Scrapy Tutorial--A List of Top 3000 Articles in Blog Garden

Keywords: Python MongoDB pip github

I. Top 3000 Personnel List Pages

1) Go to the home page and find the blog Park score list. Here's the picture: Then we found the blog addresses of the top 3,000 gods. Through the analysis of word cloud, many Dashen's blogs have migrated to personal blogs.

2) Analyse the page structure: every td is a person.

The first small is ranked

The second a tag is the nickname and username, as well as the home page's blog address. User name is obtained by address interception

The fourth small tag is the number of blogs and the score, which can be obtained one by one after string separation.

3) Code: Use xpath to get tags and related content, get the home page blog address, send requests.

def parse(self, response):
        for i in response.xpath("//table[@width='90%']//td"):
            top = i.xpath(
                "./small[1]/text()").extract()[0].split('.')[-2].strip()
            nickName = i.xpath("./a[1]//text()").extract()[0].strip()
            userName = i.xpath(
                "./a[1]/@href").extract()[0].split('/')[-2].strip()
            totalAndScore = i.xpath(
                "./small[2]//text()").extract()[0].lstrip('(').rstrip(')').split(',')
            total = totalAndScore[0].strip()
            score = totalAndScore[2].strip()
#             print(top)
#             print(nickName)
#             print(userName)
#             print(total)
#             print(score)
#             return
            yield scrapy.Request(i.xpath("./a[1]/@href").extract()[0], meta={'page': 1, 'top': top, 'nickName': nickName, 'userName': userName, 'score': score},
                                 callback=self.parse_page)

II. Personnel Blog List Pages

1) Page structure: Through analysis, each blog's a tag id contains "TitleUrl", so that you can get the address of each blog. For each page address, add default.html?page=2, and the page changes accordingly.
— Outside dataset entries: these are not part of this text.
===== src/rtl/cpu_types_pkg.sv =====
// Shared CPU types: instruction-cache address split, frame layout and fill FSM states.
package cpu_types_pkg;

  typedef logic [31:0] word_t;

  localparam int ICACHE_SETS = 16;
  localparam int ICACHE_IW   = $clog2(ICACHE_SETS);
  localparam int ICACHE_TAGW = 30 - ICACHE_IW;

  typedef struct packed {
    logic [ICACHE_TAGW-1:0] tag;
    logic [ICACHE_IW-1:0]   idx;
    logic [1:0]             bytoff;
  } icachef_t;

  typedef struct packed {
    logic                   valid;
    logic [ICACHE_TAGW-1:0] tag;
    word_t                  data;
  } icache_frame_t;

  typedef enum logic {
    IDLE  = 1'b0,
    FETCH = 1'b1
  } icache_state_t;

endpackage


===== src/rtl/icache_if.sv =====
// Datapath instruction-fetch port: the datapath is master, the cache answers as slave.
interface icache_if;
  import cpu_types_pkg::*;

  logic  imemREN;
  word_t imemaddr;
  logic  ihit;
  word_t imemload;

  modport master (output imemREN, output imemaddr, input ihit, input imemload);
  modport slave  (input imemREN, input imemaddr, output ihit, output imemload);
endinterface


===== src/rtl/icache.sv =====
// Direct-mapped, one-word-per-frame instruction cache with combinational hits,
// a two-state miss-fill FSM and hit/miss performance counters.
module icache
  import cpu_types_pkg::*;
#(
  parameter int SETS = ICACHE_SETS
) (
  input  logic     CLK,
  input  logic     RST,
  icache_if.slave  dp,
  output logic     iREN,
  output word_t    iaddr,
  input  logic     iwait,
  input  word_t    iload,
  input  logic     inv_all,
  output word_t    hit_count,
  output word_t    miss_count
);

  localparam int IW = $clog2(SETS);
  localparam int TW = 30 - IW;

  icache_state_t state_q, state_d;
  word_t         maddr_q;
  logic          inv_pend_q;
  logic [SETS-1:0] valid_q;
  logic [TW-1:0] tag_q [SETS];
  word_t         data_q [SETS];
  word_t         hit_count_q, miss_count_q;

  logic [IW-1:0] req_idx, fill_idx;
  logic [TW-1:0] req_tag, fill_tag;
  logic          lookup_hit, miss, fill;
  logic          unused_bytoff;

  assign req_idx       = dp.imemaddr[2 +: IW];
  assign req_tag       = dp.imemaddr[31:2+IW];
  assign fill_idx      = maddr_q[2 +: IW];
  assign fill_tag      = maddr_q[31:2+IW];
  assign unused_bytoff = ^dp.imemaddr[1:0];

  assign hit_count  = hit_count_q;
  assign miss_count = miss_count_q;

  always_comb begin
    state_d     = state_q;
    dp.ihit     = 1'b0;
    dp.imemload = '0;
    iREN        = 1'b0;
    iaddr       = '0;
    lookup_hit  = 1'b0;
    miss        = 1'b0;
    fill        = 1'b0;
    case (state_q)
      IDLE: begin
        lookup_hit = dp.imemREN && valid_q[req_idx] &&
                     (tag_q[req_idx] == req_tag) && !inv_all;
        if (lookup_hit) begin
          dp.ihit     = 1'b1;
          dp.imemload = data_q[req_idx];
        end else if (dp.imemREN) begin
          miss    = 1'b1;
          state_d = FETCH;
        end
      end
      FETCH: begin
        iREN  = 1'b1;
        iaddr = maddr_q;
        if (!iwait) begin
          fill    = 1'b1;
          state_d = IDLE;
          // Forward the returning word only if the datapath still wants this address.
          if (dp.imemREN && (dp.imemaddr[31:2] == maddr_q[31:2])) begin
            dp.ihit     = 1'b1;
            dp.imemload = iload;
          end
        end
      end
      default: state_d = IDLE;
    endcase
  end

  always_ff @(posedge CLK) begin
    if (RST) begin
      state_q      <= IDLE;
      maddr_q      <= '0;
      inv_pend_q   <= 1'b0;
      valid_q      <= '0;
      hit_count_q  <= '0;
      miss_count_q <= '0;
    end else begin
      state_q <= state_d;
      if (miss) begin
        maddr_q      <= {dp.imemaddr[31:2], 2'b00};
        miss_count_q <= miss_count_q + 32'd1;
      end
      if (lookup_hit) begin
        hit_count_q <= hit_count_q + 32'd1;
      end
      if (state_q == IDLE && inv_all) begin
        valid_q <= '0;
      end
      if (state_q == FETCH && inv_all) begin
        inv_pend_q <= 1'b1;
      end
      // A pending or concurrent invalidate wipes the array, including the frame being filled.
      if (fill) begin
        if (inv_pend_q || inv_all) begin
          valid_q <= '0;
        end else begin
          valid_q[fill_idx] <= 1'b1;
        end
        inv_pend_q <= 1'b0;
      end
    end
  end

  always_ff @(posedge CLK) begin
    if (fill && !RST) begin
      tag_q[fill_idx]  <= fill_tag;
      data_q[fill_idx] <= iload;
    end
  end

endmodule


===== src/flat_wrapper.sv =====
// flat-port wrapper written by rule: the top's interface ports become plain ports
module icache_flat import cpu_types_pkg::*;
#(
  parameter int SETS = ICACHE_SETS
)
  (CLK, RST, iREN, iaddr, iwait, iload, inv_all, hit_count, miss_count, dp_imemREN, dp_imemaddr, dp_ihit, dp_imemload);
  icache_if dp_i ();
  input  logic CLK;
  input  logic RST;
  output logic iREN;
  output word_t iaddr;
  input  logic iwait;
  input  word_t iload;
  input  logic inv_all;
  output word_t hit_count;
  output word_t miss_count;
  input wire logic [$bits(dp_i.imemREN)-1:0] dp_imemREN;
  input wire logic [$bits(dp_i.imemaddr)-1:0] dp_imemaddr;
  output wire logic [$bits(dp_i.ihit)-1:0] dp_ihit;
  output wire logic [$bits(dp_i.imemload)-1:0] dp_imemload;
  assign dp_i.imemREN = dp_imemREN;
  assign dp_i.imemaddr = dp_imemaddr;
  assign dp_ihit = dp_i.ihit;
  assign dp_imemload = dp_i.imemload;
  icache #(.SETS(SETS)) u_core (.CLK(CLK), .RST(RST), .dp(dp_i), .iREN(iREN), .iaddr(iaddr), .iwait(iwait), .iload(iload), .inv_all(inv_all), .hit_count(hit_count), .miss_count(miss_count));
endmodule

===== config.mk =====
export PLATFORM = sky130hd
export DESIGN_NAME = icache_flat
export DESIGN_NICKNAME = d
export VERILOG_FILES = /design/src/rtl/cpu_types_pkg.sv /design/src/rtl/icache_if.sv /design/src/rtl/icache.sv /design/src/flat_wrapper.sv
export SDC_FILE = /design/constraint.sdc
export NUM_CORES = 1
export LEC_CHECK = 0
export CORE_MARGIN = 10
export CORE_UTILIZATION = 60
export CTS_CLUSTER_SIZE = 8
export DETAILED_ROUTE_END_ITERATION = 12
export GPL_TIMING_DRIVEN = 0
export HOLD_SLACK_MARGIN = 0.12
export PLACE_DENSITY = 0.82
export SKIP_CTS_REPAIR_TIMING = 1
export SLEW_MARGIN = 15
export SYNTH_ARGS = -nofsm -noshare
export SYNTH_HDL_FRONTEND = slang
export SYNTH_SLANG_ARGS = --single-unit

===== constraint.sdc =====
create_clock -name CLK -period 13.49 [get_ports CLK]
set_clock_uncertainty 0.15 [all_clocks]
set_input_delay 2.698 -clock CLK [delete_from_list [all_inputs] [get_ports CLK]]
set_output_delay 2.698 -clock CLK [all_outputs]
set_load 0.02 [all_outputs]

; Word-level counts from Yosys, hierarchy flattened
; Memories as Yosys holds them, arrays and structs flattened.
; Index checks and enable logic that the tools add are counted.
[totals]
ramBits = 928
mem_count = 2
regBits = 112
wordCells = 57
inputBits = 69
[mem_list]
columns = name, words, word_bits, rd, rd_ports_with_merged_regs, write_ports, line_no
row1 = u_core.data_q, 16, 32, 1, 0, 1, icache.sv:28  ; word_t data_q [SETS];
row2 = u_core.tag_q, 16, 26, 1, 0, 1, icache.sv:27  ; logic [TW-1:0] tag_q [SETS];
[op_classes]
reduce_logical = 12
addsub = 2
eq_ne = 2
bitwise_logic = 2
order_cmp = 3
n_mux = 28
[op_table]
columns = operator, n
row1 = 32-bit two-way mux, 4
row2 = "32-bit by 1-bit adder with 32-bit output, second input constant", 2
row3 = 16-bit two-way mux, 4
row4 = 32-bit case mux with 2 select lines, 1
row5 = 30-bit equality test, 1
row6 = 26-bit equality test, 1
row7 = 16-bit OR, 1
row8 = 1-bit two-way mux, 15
row9 = "4-bit by 5-bit less-than comparator with 1-bit output, second input constant", 2
row10 = 1-bit logical AND, 8
row11 = 1-bit binary-select mux with 4-bit select, 1
row12 = 1-bit demux with 4-bit select, 1
row13 = "4-bit by 1-bit >= comparator with 1-bit output, second input constant", 1
row14 = 1-bit case mux with 2 select lines, 2
row15 = 1-bit zero test, 2
row16 = 2-bit OR reduction, 1
row17 = 1-bit logical OR, 1
row18 = 1-bit inverter, 1

; Depth between registers and ports, before layout
; Gate-level depths: netlist of the first run.
[logic_depth]
word_depth = 7
mapped_depth = 17
ltp_nobuf = 9

; Worst setup path after synthesis of the first run
; No wires, ideal clock.
[synth_timing]
path_type = input to output
startpoint = in dp_imemaddr[5]
endpoint = out dp_imemload[0]
stages = 14
arrival_ns = 6.098
slack_ns = 4.544
cell_sequence = buf_2 buf_2 buf_1 mux4_2 mux2i_1 mux2i_1 xor2_1 or4b_1 nor4_4 nand4_4 buf_6 buf_6 clkbuf_1 o21ai_0
[synth_between]
elab_chain_len = 7
elab_cells_between_ends = 14
cone_classes = 2 x eq/ne / 6 x mux / 4 x reduce/logical / 2 x memory
[synth_rtl]
columns = element, line_no
row1 = start: declaration, flat_wrapper.sv:18  ; input wire logic [$bits(dp_i.imemaddr)-1:0] dp_imemaddr;
row2 = branches (longest 6 deep; another with memory 16 x 26 bit), -
row3 = 32-bit case mux with 2 select lines (*), icache.sv:54  ; case (state_q)
row4 = end: declaration, flat_wrapper.sv:20  ; output wire logic [$bits(dp_i.imemload)-1:0] dp_imemload;
; Every way passes the cells marked *. The select of a mux whose other input is x is not followed.

; Worst setup path in the final report of the first run
[layout_timing]
startpoint = in dp_imemaddr[2]
endpoint = out dp_imemload[0]
; Same word-level chain as after synthesis.

==> results.py, run 1 <==
metrics = {
    "synth": {
        "yosysTopAreaCellShare_pct": 66.24,
        "yosysSeqAreaShare_pct": 71.57,
        "async_flop_share_pct": 0,
        "synth-edff-count": 928,
        "post-synth-top-count-cell": "edfxtp_1",
        "synth_area_leaders": "edfxtp_1, mux4_2, dfxtp_1",
        "synthFlopType": "edfxtp_1",
        "syn_inst": 2285,
        "yosysWarningCount": 0,
        "synth.cell_area_um2": 42070,
        "postSynthAreaPerCell_um2": 18.41,
        "synth_cell_types": 83,
        "synth_commonest_cells": "edfxtp_1, mux4_2, mux2i_1, dfxtp_1, nor2_1",
        "synth-seq-cells": 1040,
        "synth_top_area_cell": "edfxtp_1",
    },
    "floorplan": {
        "dieArea_um2": 81110,
        "core_um2": 69790,
        "initial_utilization_pct": 60.29,
        "io_pins": 199,
        "placementRows": 97,
        "die_x_um": 284.8,
        "die_h_um": 284.8,
    },
    "sta": {
        "finalSetupViolCount": 0,
        "slew_violations": 0,
        "tightest_slew_ps": 1264,
        "min_period_ps": 12170,
        "fin_tns_setup_ps": 0,
        "min_period_over_period_pct": 90.19,
        "whs_ps": 333.6,
        "fmax_mhz": 82.19,
        "grt_setup_unrepaired": "false",
        "hold_viol": 0,
        "slew-limit-headroom_pct": 15.70,
    },
    "cells_and_area": {
        "nets": 2750,
        "finish.utilization_pct": 72.44,
        "final_layout_size_suffix_gt1_share_pct": 20.33,
        "areaGrowthSynthToFinish_pct": 20.16,
    },
    "route": {
        "firstDrtPassIters": 7,
        "finalWirelength_um": 123400,
        "post_drt_wl_per_cell_um": 33.78,
        "via_per_inst": 6.940,
        "drt-initial-drc-count": 3677,
        "drc": 0,
        "drtAntennaViolNets": 0,
        "num_vias": 25350,
    },
    "worst_setup_path": {
        "cp_max_fo": 10,
        "arrival_ps": 9320,
        "critPathCaptureType": "output pin",
        "crit_type": "in2out",
        "critPathLaunchType": "input pin",
        "regToRegEndpoint": "u_core.hit_count[10]",
        "reg2reg_slack_ps": 8940,
        "required_ps": 10640,
        "ff2ff_path_depth": 12,
        "r2r_start": "u_core.tag_q[15][14]",
    },
    "pwr": {
        "leakage_nw": 16.41,
        "power_density_nw_per_um2": 143.6,
        "pwr-share-clk_pct": 45.8,
        "p_int_mw": 5.672,
        "pwr-share-comb_pct": 5.1,
        "pwr-share-seq_pct": 49.1,
        "swShare_pct": 21.89,
        "p_switching_mw": 1.589,
        "ir_worst_vdd_mv": 0.1304,
    },
    "hold_path": {
        "hp-class": "reg2reg",
        "hold_end": "u_core.miss_count[31]",
        "min_path_cells": 2,
        "hold_start": "u_core.miss_count[31]",
    },
    "placed_design": {
        "io_buffers": 190,
        "hpwl_um": 74990,
        "place.gp.congestion": 0.8972,
    },
    "global_routing": {
        "grtUsageTotal_pct": 30.30,
        "antenna_found_initial": 6,
        "grt_pass1_vias": 26290,
        "grt_overflow": 0,
        "grt_max_degree": 21,
        "grt_pass1_wl_um": 179500,
    },
    "clock_network": {
        "ctsRootBufferMaster": "clkbuf_16",
        "clock-sinks": 1040,
        "cts_buffers": 148,
        "htreeDepth": 4,
        "clk_latency_ps": 740,
        "cts.path.max_buffers": 3,
        "clk_pin_slew_ps": 50,
        "cts_tree": "done",
    },
    "outcome": {
        "status": "finished, final reports clean",
    },
    "run": {
        "cap_violations": 0,
    },
}
==> cell usage in the layout (no fill, tap or decap), types with 33 or more instances in the layout <==
master | synthesis | routed
edfxtp_1 | 928 | 928
mux4_2 | 236 | 236
clkdlybuf4s50_1 | 0 | 190
clkbuf_16 | 0 | 150
mux2i_1 | 119 | 119
dfxtp_1 | 112 | 112
nand2_1 | 81 | 81
nor2_1 | 97 | 81
clkbuf_1 | 55 | 72
a21oi_1 | 61 | 61
o21ai_0 | 59 | 59
inv_1 | 46 | 46
and2_1 | 43 | 43
buf_12 | 2 | 33
==> cells by family (layout without fill, tap and decap cells) <==
logic type               after synthesis  after routing  synth area share (%)
multiplexers                         371            371                 16.21
XOR/XNOR                              56             56                 1.166
AO/OA/AOI/OAI                        226            226                 3.486
flip-flops                          1040           1040                 71.57
adder cells (fa/ha/maj)                2              2               0.05947
other                                  1              4              0.008914
buffers and inverters                175            599                 2.174
AND/OR/NAND/NOR                      414            414                 5.324
==> cell type report <==
cell class | count | area [µm²]
Inverter | 47 | 176.4
Clock buffer | 168 | 3821
Tap cell | 940 | 1176
Sequential cell | 1040 | 30110
Buffer | 128 | 744.5
Antenna cell | 2 | 5.005
Timing Repair Buffer | 243 | 3108
Multi-Input combinational cell | 1071 | 11180
Fill cell | 3925 | 19240
Clock inverter | 13 | 232.7
==> critical path, cell delays in order <==
cell and delay [ps]:
clkdlybuf4s50_1 540, buf_4 280, buf_6 250, buf_4 300, buf_1 740, mux2i_1 200, mux2i_1 500, xnor2_1 190
nand2_1 110, nor4b_2 680, nand4_4 460, buf_6 290, buf_6 140, clkbuf_1 400, o21ai_0 730, clkdlybuf4s50_1 760
==> power groups by stage <==
stage	combinational, mW	sequential (mW)	clock (mW)
after floorplan	0.213	3.61	0
after global placement	0.337	3.62	0
after detailed placement	0.353	3.62	0
after CTS	0.362	3.56	3.34
after global routing	0.382	3.57	3.48
final	0.367	3.57	3.33
==> how the worst max path moves through the flow <==
stage	start	end	slack [ps]
after floorplan	dp_imemaddr[5]	dp_imemload[0]	4540
after global placement	dp_imemaddr[2]	dp_imemload[28]	990
after detailed placement	dp_imemaddr[2]	dp_imemload[0]	1640
after CTS	dp_imemaddr[2]	dp_imemload[0]	1600
after global routing	dp_imemaddr[2]	dp_imemload[0]	1330
final	dp_imemaddr[2]	dp_imemload[0]	1320
==> stage by stage <==
step / power, mW / cell area, µm² / worst slack [ps] / std cells
2_1_floorplan: 3.822 / 42070 / 4544 / 2286
3_3_place_gp: 3.958 / 45150 / 985.9 / 3416
3_5_place_dp: 3.977 / 46490 / 1639 / 3469
4_1_cts: 7.269 / 50540 / 1604 / 3650
5_1_grt: 7.426 / 50550 / 1335 / 3652
6_report: 7.261 / 50550 / 1323 / 3652
==> per-layer routing <==
metal	part of all wire [%]	up-vias	global-route usage, %
met5	0.045	-	0
met4	4.6	8	14.25
met1	34	12820	37.85
met2	50	2137	49.52
li1	-	9990	-
met3	12	386	7.731
==> state kept, by name (all words and copies together) (netlist names) <==
register	cells
u_core.valid_q	16
u_core.maddr_q	30
u_core.data_q	512
u_core.hit_count	32
u_core.inv_pend_q	1
u_core.tag_q	416
u_core.state_q	1
u_core.miss_count	32
Note: power is estimated with default switching activity, not from simulation.
==> run 2, diff against run 1 <==
--- a/config.mk
+++ b/config.mk
@@ -11,7 +11,7 @@
 export DETAILED_ROUTE_END_ITERATION = 12
 export GPL_TIMING_DRIVEN = 0
 export HOLD_SLACK_MARGIN = 0.12
-export PLACE_DENSITY = 0.82
+export PLACE_DENSITY = 0.79
 export SKIP_CTS_REPAIR_TIMING = 1
 export SLEW_MARGIN = 15
 export SYNTH_ARGS = -nofsm -noshare
==> results.py, run 2 (synthesis gave the netlist of run 1 again) <==
metrics = {
    "worst_setup_path": {
        "critPathCaptureType": "output pin",
        "critPathLaunchType": "input pin",
        "reg2reg_slack_ps": 8840,
        "ff2ff_path_depth": 11,
        "cp_top_family": "buffers and inverters",
        "crit_top_cell": "buf_6",
        "crit_chain": "clkdlybuf4s50_1, buf_4, buf_6, buf_4, buf_1, mux2i_1, mux2i_1, xnor2_1, nand2_1, nor4b_2, nand4_4, buf_6, buf_6, clkbuf_1, o21ai_0, clkdlybuf4s50_1",
        "crit_type": "in2out",
        "cp.buffers_inverters": 9,
        "arrival_ps": 9530,
        "critPathSlowestCell": "buf_1",
        "r2r_start": "u_core.tag_q[7][16]",
        "critPathMaxStageDelay_ps": 910,
        "cp_max_fo": 10,
        "regToRegEndpoint": "u_core.hit_count[2]",
        "required_ps": 10640,
    },
    "floorplan": {
        "die_h_um": 284.8,
        "core_um2": 69790,
        "die_x_um": 284.8,
        "dieArea_um2": 81110,
        "io_pins": 199,
        "placementRows": 97,
        "initial_utilization_pct": 60.29,
    },
    "global_routing": {
        "grt_pass1_vias": 25800,
        "grt_pass1_wl_um": 176200,
        "antenna_found_initial": 5,
        "grt_overflow": 0,
        "grtUsageTotal_pct": 29.83,
        "grt_use_met1_pct": 37.59,
        "grt_most_used_layer": "met2",
        "grtUsageMet2_pct": 48.75,
        "grtUsageMet3_pct": 7.357,
        "grt_max_degree": 22,
    },
    "clock_network": {
        "cts_tree": "done",
        "clock-sinks": 1040,
        "ctsRootBufferMaster": "clkbuf_16",
        "htreeDepth": 4,
        "clk_latency_ps": 730,
        "cts_buffers": 148,
        "clk_pin_slew_ps": 50,
        "cts.path.max_buffers": 3,
    },
    "route": {
        "post_drt_wl_per_cell_um": 33.39,
        "drtAntennaViolNets": 0,
        "via_per_inst": 6.903,
        "finalWirelength_um": 121900,
        "drc": 0,
        "drt-initial-drc-count": 3631,
        "num_vias": 25200,
        "firstDrtPassIters": 7,
    },
    "sta": {
        "slew-limit-headroom_pct": 21.90,
        "hold_viol": 0,
        "finalSetupViolCount": 0,
        "min_period_over_period_pct": 91.73,
        "slew_violations": 0,
        "fin_tns_setup_ps": 0,
        "min_period_ps": 12370,
        "tightest_slew_ps": 1172,
        "fmax_mhz": 80.82,
        "grt_setup_unrepaired": "false",
    },
    "hold_path": {
        "min_path_cells": 2,
        "hold_start": "u_core.miss_count[31]",
        "hold_end": "u_core.miss_count[31]",
        "hp-class": "reg2reg",
    },
    "cells_and_area": {
        "final_cells": 3651,
        "fillerInstances": 3958,
        "design_area_um2": 50480,
        "final_common_cell": "edfxtp_1",
        "finish.utilization_pct": 72.33,
        "reg_top3": "u_core.data_q x512, u_core.tag_q x416",
        "final_cell_mix": "edfxtp_1, mux4_2, clkdlybuf4s50_1",
        "areaGrowthSynthToFinish_pct": 19.99,
        "largest_register": "u_core.data_q",
        "largest_reg_flops": 512,
        "nets": 2746,
        "n_antenna_cell": 0,
        "final_layout_size_suffix_gt1_share_pct": 20.40,
    },
    "run": {
        "cap_violations": 0,
    },
    "placed_design": {
        "hpwl_um": 73850,
        "io_buffers": 190,
        "place.gp.congestion": 0.8937,
        "place_area_um2": 46380,
        "dp.cells": 3465,
    },
    "pwr": {
        "power_density_nw_per_um2": 144.2,
        "p_total_mw": 7.279,
        "leakage_nw": 16.39,
        "ir_worst_vdd_mv": 0.1472,
    },
    "outcome": {
        "status": "finished, final reports clean",
    },
}
run 2: cell count changes in the layout (fill, tap and decap cells not counted), sizes merged:
cell	previous run	this run
clkinvlp	1	0
clkbuf	225	236
buf	118	109
diode	2	0
inv	53	52
clkinv	6	7
run 2: worst max path at each step:
stage	startpoint	end	slack, ps	cells past startpoint
floorplan	dp_imemaddr[5]	dp_imemload[0]	4540	14
global placement	dp_imemaddr[2]	dp_imemload[29]	870	14
detailed placement	dp_imemaddr[2]	dp_imemload[0]	1410	16
CTS	dp_imemaddr[2]	dp_imemload[1]	1310	16
global route	dp_imemaddr[2]	dp_imemload[31]	1040	16
finish	dp_imemaddr[2]	dp_imemload[1]	1120	16
run 2: stage by stage:
stage	hold WS (ps)	setup WS, ps
floorplan	298.6	4544
global placement	313.0	874.8
detailed placement	325.3	1410
CTS	332.7	1309
global route	369.8	1041
finish	336.2	1116
run 2: where the power goes:
group	internal, mW	switching [mW]	leakage (nW)
logic	0.152	0.212	5.28
registers	3.53	0.0364	9.13
clock network	2.00	1.34	1.99
total	5.69	1.59	16.4
run 2: layer usage:
| layer | vias to the layer above | routed length (µm) |
|---|---|---|
| met5 | - | 67 |
| met4 | 10 | 5260 |
| met3 | 389 | 13720 |
| met2 | 1988 | 60280 |
| met1 | 12830 | 42600 |
| li1 | 9982 | - |
run 2: area by class of cell:
cell class                      count  area [µm²]  share of cell area, %
Buffer                            128       750.7                  1.487
Clock buffer                      174        3865                  7.657
Clock inverter                     12       226.5                 0.4486
Inverter                           47       176.4                 0.3495
Multi-Input combinational cell   1071       11180                  22.14
Sequential cell                  1040       30110                  59.65
Tap cell                          940        1176                  2.330
Timing Repair Buffer              239        2998                  5.939
run 2: tightest hold or removal path, delay by kind of cell (launching register included):
kind            cells  cell delay (ps)
compound gates      2              110
flops               1              320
2) Code: The top text will be removed.

def parse_page(self, response):
        #         print(response.meta['nickName'])
        #//a[contains(@id,'TitleUrl')]
        urlArr = response.url.split('default.aspx?')
        if len(urlArr) > 1:
            baseUrl = urlArr[-2]
        else:
            baseUrl = response.url
        list = response.xpath("//a[contains(@id,'TitleUrl')]")
        for i in list:
            item = CnblogsItem()
            item['top'] = int(response.meta['top'])
            item['nickName'] = response.meta['nickName']
            item['userName'] = response.meta['userName']
            item['score'] = int(response.meta['score'])
            item['pageLink'] = response.url
            item['title'] = i.xpath(
                "./text()").extract()[0].replace(u'[Roof placement]', '').strip()
            item['articleLink'] = i.xpath("./@href").extract()[0]
            yield item
        if len(list) > 0:
            response.meta['page'] += 1
            yield scrapy.Request(baseUrl + 'default.aspx?page=' + str(response.meta['page']), meta={'page': response.meta['page'], 'top': response.meta['top'], 'nickName': response.meta['nickName'], 'userName': response.meta['userName'],  'score': response.meta['score']}, callback=self.parse_page)

3) For each blog content, there is no crawl here. Simple, too. Analyse the page. Continue sending the request and find the div with the id cnblogs_post_body.

Data Storage MongoDB

This part is not difficult. Remember to install pymongo, pip install pymongo. There are over 800,000 articles in total.

from cnblogs.items import CnblogsItem
import pymongo


class CnblogsPipeline(object):

    def __init__(self):
        client = pymongo.MongoClient(host='127.0.0.1', port=27017)
        dbName = client['cnblogs']
        self.table = dbName['articles']
        self.table.create

    def process_item(self, item, spider):
        if isinstance(item, CnblogsItem):
            self.table.insert(dict(item))
            return item

IV. Agents and Model Classes

The proxy in scrapy is very simple. Customize a download middleware and specify the proxy ip and port.

def process_request(self, request, spider):
        request.meta['proxy'] = 'http://117.143.109.173:80'

Model class, which stores the corresponding fields.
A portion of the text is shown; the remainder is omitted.